Exercise instructions:
Copy nothing but the lines below running from the line containing "period_minus_slack_ns=3.82" through the line containing "xor gates and xnor gates: 139 / 5.82", both end lines included.

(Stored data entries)
"""

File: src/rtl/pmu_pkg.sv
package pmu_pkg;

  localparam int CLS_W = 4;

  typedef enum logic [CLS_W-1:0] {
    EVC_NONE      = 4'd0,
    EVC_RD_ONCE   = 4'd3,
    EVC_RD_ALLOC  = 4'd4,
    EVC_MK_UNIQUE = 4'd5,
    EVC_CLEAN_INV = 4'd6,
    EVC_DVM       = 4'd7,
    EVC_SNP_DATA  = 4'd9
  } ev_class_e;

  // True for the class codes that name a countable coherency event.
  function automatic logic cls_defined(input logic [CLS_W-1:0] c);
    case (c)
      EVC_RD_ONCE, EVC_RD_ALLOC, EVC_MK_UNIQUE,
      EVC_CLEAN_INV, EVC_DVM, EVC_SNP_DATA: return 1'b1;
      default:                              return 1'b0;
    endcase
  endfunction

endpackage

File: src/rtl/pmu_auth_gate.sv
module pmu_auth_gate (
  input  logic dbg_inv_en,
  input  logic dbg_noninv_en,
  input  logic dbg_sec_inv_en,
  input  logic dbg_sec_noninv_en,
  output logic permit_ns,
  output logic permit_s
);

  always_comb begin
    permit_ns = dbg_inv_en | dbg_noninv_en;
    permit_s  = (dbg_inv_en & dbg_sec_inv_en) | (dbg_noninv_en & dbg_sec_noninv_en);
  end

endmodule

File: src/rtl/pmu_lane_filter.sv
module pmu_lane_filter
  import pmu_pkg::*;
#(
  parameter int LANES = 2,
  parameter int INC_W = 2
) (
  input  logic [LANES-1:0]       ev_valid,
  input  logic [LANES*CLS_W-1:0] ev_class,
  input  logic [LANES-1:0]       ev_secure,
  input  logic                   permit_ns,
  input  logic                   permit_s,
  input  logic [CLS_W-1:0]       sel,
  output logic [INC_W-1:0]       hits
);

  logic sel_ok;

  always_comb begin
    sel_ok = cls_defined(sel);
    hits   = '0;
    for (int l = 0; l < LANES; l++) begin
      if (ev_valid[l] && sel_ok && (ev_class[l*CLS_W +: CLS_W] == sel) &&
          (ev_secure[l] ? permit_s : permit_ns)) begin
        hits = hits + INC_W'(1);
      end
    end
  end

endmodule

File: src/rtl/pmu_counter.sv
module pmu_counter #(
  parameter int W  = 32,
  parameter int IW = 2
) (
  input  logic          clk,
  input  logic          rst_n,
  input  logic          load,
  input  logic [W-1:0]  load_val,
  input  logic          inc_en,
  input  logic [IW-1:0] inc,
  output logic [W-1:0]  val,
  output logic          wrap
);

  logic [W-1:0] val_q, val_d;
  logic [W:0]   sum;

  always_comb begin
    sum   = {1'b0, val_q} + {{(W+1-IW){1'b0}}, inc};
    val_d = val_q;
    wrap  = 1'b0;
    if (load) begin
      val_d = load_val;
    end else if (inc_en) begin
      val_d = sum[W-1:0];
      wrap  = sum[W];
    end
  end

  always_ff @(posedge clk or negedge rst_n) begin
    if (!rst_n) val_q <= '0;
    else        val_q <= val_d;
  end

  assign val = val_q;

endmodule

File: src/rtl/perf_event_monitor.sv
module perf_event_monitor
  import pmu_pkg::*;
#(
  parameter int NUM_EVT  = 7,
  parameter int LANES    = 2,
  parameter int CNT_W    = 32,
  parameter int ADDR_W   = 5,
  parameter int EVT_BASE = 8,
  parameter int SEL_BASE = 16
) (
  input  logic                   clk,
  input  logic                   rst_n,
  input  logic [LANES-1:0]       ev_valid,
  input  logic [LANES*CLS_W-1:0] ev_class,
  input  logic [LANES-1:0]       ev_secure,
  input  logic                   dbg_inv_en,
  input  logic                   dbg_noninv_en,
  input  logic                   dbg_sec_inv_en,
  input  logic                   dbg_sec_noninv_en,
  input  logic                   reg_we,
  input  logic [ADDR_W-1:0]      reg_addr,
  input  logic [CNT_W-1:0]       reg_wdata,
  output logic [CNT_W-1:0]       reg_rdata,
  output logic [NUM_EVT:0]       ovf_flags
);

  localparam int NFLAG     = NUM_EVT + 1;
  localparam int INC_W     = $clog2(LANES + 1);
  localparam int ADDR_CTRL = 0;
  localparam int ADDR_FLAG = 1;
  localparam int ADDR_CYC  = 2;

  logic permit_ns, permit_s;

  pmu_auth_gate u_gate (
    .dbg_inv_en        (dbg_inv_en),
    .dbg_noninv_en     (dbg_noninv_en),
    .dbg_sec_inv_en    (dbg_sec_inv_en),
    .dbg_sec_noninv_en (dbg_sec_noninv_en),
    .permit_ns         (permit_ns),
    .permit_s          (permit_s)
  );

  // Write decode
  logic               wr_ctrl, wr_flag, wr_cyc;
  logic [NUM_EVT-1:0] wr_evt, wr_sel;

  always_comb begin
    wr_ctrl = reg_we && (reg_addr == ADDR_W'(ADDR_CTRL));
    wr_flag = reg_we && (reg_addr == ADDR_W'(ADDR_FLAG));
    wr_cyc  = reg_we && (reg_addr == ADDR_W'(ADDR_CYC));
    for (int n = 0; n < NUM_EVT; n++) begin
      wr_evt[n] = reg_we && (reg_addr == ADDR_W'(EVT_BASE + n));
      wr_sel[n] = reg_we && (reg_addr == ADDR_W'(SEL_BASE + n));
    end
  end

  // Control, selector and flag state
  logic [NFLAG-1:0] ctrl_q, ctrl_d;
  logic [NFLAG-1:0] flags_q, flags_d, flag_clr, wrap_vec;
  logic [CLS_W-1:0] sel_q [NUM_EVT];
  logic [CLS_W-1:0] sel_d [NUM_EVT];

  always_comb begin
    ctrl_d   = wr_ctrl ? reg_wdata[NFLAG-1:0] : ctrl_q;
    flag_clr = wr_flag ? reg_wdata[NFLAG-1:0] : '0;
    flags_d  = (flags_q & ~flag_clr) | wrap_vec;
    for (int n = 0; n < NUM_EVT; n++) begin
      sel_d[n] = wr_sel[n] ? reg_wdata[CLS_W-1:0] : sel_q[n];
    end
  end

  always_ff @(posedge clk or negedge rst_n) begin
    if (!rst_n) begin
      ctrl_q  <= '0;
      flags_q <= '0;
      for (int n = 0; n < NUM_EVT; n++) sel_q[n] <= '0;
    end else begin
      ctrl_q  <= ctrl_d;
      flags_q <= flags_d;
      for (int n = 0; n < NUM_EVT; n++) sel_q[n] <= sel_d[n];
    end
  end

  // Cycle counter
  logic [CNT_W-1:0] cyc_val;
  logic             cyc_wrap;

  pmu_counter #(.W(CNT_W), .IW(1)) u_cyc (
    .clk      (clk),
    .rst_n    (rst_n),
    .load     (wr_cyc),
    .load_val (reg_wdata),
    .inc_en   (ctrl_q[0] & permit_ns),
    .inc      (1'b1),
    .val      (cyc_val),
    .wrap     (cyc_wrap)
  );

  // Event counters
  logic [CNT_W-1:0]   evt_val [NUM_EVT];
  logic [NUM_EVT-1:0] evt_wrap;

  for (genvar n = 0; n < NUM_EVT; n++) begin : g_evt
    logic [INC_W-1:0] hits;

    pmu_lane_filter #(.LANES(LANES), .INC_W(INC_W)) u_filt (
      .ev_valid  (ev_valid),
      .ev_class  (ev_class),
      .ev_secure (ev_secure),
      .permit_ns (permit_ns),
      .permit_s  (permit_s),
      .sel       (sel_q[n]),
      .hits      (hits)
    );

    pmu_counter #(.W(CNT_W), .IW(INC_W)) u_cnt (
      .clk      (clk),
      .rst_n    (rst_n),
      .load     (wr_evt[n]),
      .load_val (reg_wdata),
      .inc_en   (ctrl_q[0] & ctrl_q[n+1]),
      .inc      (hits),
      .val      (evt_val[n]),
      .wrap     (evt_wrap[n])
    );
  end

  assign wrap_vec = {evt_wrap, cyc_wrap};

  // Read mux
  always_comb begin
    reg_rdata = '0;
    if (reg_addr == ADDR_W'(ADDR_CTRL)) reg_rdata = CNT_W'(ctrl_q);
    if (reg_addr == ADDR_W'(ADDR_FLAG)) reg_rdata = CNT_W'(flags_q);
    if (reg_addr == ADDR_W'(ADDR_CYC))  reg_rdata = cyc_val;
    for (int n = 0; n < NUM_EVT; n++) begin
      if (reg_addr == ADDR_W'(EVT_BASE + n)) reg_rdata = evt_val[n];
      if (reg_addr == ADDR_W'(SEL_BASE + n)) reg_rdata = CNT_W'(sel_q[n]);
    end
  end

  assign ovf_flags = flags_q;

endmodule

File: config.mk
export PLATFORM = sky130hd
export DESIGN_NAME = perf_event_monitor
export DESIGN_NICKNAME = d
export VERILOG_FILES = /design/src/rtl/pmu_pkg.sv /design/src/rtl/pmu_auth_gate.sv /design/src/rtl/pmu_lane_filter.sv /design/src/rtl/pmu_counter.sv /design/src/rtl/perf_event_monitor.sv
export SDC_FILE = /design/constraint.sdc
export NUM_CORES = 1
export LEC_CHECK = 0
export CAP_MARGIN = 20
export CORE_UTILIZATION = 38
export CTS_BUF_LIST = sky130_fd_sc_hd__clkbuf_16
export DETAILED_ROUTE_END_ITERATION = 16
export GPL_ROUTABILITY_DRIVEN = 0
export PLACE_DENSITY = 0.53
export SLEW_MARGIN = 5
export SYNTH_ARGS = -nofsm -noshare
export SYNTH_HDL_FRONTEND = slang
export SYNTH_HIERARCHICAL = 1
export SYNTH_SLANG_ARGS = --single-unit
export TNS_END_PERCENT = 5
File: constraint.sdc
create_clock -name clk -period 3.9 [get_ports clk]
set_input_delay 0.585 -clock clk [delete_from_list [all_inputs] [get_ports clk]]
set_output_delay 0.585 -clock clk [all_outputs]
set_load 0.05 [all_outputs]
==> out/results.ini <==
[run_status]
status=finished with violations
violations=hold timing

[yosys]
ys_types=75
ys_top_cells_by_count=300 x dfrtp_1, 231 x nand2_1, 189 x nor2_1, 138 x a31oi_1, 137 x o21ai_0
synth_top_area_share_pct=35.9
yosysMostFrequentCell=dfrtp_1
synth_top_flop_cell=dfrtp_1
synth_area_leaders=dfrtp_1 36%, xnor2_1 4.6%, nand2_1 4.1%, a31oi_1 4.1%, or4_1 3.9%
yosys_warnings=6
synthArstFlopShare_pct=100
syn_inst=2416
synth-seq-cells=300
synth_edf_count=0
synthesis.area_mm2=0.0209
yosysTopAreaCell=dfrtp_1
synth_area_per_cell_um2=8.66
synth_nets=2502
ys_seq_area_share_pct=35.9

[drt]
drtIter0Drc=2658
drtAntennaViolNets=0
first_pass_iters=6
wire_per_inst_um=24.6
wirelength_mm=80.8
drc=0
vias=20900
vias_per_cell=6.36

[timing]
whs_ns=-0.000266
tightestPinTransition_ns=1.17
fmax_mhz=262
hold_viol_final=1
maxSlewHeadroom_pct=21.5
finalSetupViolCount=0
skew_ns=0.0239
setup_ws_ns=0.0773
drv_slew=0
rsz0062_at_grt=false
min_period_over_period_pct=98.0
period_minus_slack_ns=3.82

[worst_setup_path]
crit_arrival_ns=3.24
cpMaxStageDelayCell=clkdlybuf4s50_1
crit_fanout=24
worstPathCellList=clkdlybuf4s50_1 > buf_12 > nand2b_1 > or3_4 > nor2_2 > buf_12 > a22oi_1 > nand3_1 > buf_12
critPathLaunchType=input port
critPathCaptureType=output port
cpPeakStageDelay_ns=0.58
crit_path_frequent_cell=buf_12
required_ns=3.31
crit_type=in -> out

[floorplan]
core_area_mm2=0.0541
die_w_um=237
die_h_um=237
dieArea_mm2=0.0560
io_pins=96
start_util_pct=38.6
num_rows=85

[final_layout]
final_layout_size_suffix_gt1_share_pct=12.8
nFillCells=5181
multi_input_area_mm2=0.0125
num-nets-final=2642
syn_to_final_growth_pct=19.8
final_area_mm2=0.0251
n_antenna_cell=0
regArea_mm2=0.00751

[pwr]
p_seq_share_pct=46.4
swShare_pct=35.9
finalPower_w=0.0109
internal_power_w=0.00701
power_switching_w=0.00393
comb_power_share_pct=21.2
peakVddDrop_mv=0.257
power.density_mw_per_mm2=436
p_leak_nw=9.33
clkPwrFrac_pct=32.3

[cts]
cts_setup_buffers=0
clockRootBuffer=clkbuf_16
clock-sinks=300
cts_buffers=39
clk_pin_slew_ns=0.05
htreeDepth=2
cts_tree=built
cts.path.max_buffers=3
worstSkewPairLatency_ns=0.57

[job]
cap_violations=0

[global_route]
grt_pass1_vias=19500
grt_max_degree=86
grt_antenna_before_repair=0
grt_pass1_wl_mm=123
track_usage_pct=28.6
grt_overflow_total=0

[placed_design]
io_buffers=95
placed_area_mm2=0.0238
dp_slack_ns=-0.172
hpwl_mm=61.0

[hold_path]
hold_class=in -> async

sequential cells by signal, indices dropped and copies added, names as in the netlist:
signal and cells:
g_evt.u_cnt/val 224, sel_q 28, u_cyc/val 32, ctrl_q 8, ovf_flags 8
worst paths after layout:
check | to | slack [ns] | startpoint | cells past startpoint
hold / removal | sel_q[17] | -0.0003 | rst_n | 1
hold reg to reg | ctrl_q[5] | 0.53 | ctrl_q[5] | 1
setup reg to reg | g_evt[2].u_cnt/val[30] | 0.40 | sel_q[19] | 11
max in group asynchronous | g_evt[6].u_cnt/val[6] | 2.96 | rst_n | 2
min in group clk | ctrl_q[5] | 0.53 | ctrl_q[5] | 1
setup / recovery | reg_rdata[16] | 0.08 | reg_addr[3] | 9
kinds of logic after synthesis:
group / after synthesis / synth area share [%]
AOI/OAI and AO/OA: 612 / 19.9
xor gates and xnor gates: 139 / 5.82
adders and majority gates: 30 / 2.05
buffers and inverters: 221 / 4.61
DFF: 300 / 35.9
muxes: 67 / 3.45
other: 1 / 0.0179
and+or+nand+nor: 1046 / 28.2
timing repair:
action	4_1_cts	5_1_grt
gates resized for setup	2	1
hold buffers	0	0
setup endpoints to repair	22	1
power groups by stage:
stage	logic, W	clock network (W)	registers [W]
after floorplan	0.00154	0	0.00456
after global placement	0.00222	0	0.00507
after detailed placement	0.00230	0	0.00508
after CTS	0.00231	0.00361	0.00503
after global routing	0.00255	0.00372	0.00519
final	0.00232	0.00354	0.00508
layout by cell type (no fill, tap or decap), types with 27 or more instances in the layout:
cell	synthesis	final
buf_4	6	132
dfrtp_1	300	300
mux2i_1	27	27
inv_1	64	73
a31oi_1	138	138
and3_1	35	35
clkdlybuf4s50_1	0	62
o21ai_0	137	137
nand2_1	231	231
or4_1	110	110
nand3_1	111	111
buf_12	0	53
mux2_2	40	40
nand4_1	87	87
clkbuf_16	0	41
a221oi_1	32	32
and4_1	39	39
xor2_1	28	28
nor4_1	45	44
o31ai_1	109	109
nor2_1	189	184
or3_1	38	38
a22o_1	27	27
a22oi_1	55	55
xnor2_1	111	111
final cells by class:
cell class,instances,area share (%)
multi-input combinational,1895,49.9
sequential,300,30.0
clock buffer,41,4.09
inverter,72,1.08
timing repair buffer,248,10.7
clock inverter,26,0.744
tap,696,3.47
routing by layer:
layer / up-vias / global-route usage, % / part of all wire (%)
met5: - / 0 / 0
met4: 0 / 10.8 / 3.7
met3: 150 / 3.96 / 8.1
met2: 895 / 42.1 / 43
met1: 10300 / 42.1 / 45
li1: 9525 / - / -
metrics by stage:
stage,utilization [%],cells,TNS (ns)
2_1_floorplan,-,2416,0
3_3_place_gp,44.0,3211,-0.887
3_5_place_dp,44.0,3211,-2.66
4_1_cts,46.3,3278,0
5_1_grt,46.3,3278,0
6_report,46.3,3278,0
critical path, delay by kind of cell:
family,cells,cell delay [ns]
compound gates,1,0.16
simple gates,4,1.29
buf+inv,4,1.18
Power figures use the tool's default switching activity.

"""
"""

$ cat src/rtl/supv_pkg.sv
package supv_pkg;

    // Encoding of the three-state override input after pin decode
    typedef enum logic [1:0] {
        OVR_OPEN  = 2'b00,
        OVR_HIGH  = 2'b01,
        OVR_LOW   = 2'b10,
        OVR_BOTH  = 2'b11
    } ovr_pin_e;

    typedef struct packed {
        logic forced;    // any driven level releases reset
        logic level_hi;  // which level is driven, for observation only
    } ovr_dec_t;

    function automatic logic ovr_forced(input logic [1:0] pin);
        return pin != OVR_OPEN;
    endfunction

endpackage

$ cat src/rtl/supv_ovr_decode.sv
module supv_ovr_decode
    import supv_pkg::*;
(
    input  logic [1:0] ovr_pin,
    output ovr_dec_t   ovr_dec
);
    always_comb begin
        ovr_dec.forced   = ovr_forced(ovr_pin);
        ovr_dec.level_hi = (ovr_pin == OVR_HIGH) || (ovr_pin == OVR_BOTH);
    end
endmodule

"""

Exercise answer:
period_minus_slack_ns=3.82

[worst_setup_path]
crit_arrival_ns=3.24
cpMaxStageDelayCell=clkdlybuf4s50_1
crit_fanout=24
worstPathCellList=clkdlybuf4s50_1 > buf_12 > nand2b_1 > or3_4 > nor2_2 > buf_12 > a22oi_1 > nand3_1 > buf_12
critPathLaunchType=input port
critPathCaptureType=output port
cpPeakStageDelay_ns=0.58
crit_path_frequent_cell=buf_12
required_ns=3.31
crit_type=in -> out

[floorplan]
core_area_mm2=0.0541
die_w_um=237
die_h_um=237
dieArea_mm2=0.0560
io_pins=96
start_util_pct=38.6
num_rows=85

[final_layout]
final_layout_size_suffix_gt1_share_pct=12.8
nFillCells=5181
multi_input_area_mm2=0.0125
num-nets-final=2642
syn_to_final_growth_pct=19.8
final_area_mm2=0.0251
n_antenna_cell=0
regArea_mm2=0.00751

[pwr]
p_seq_share_pct=46.4
swShare_pct=35.9
finalPower_w=0.0109
internal_power_w=0.00701
power_switching_w=0.00393
comb_power_share_pct=21.2
peakVddDrop_mv=0.257
power.density_mw_per_mm2=436
p_leak_nw=9.33
clkPwrFrac_pct=32.3

[cts]
cts_setup_buffers=0
clockRootBuffer=clkbuf_16
clock-sinks=300
cts_buffers=39
clk_pin_slew_ns=0.05
htreeDepth=2
cts_tree=built
cts.path.max_buffers=3
worstSkewPairLatency_ns=0.57

[job]
cap_violations=0

[global_route]
grt_pass1_vias=19500
grt_max_degree=86
grt_antenna_before_repair=0
grt_pass1_wl_mm=123
track_usage_pct=28.6
grt_overflow_total=0

[placed_design]
io_buffers=95
placed_area_mm2=0.0238
dp_slack_ns=-0.172
hpwl_mm=61.0

[hold_path]
hold_class=in -> async

sequential cells by signal, indices dropped and copies added, names as in the netlist:
signal and cells:
g_evt.u_cnt/val 224, sel_q 28, u_cyc/val 32, ctrl_q 8, ovf_flags 8
worst paths after layout:
check | to | slack [ns] | startpoint | cells past startpoint
hold / removal | sel_q[17] | -0.0003 | rst_n | 1
hold reg to reg | ctrl_q[5] | 0.53 | ctrl_q[5] | 1
setup reg to reg | g_evt[2].u_cnt/val[30] | 0.40 | sel_q[19] | 11
max in group asynchronous | g_evt[6].u_cnt/val[6] | 2.96 | rst_n | 2
min in group clk | ctrl_q[5] | 0.53 | ctrl_q[5] | 1
setup / recovery | reg_rdata[16] | 0.08 | reg_addr[3] | 9
kinds of logic after synthesis:
group / after synthesis / synth area share [%]
AOI/OAI and AO/OA: 612 / 19.9
xor gates and xnor gates: 139 / 5.82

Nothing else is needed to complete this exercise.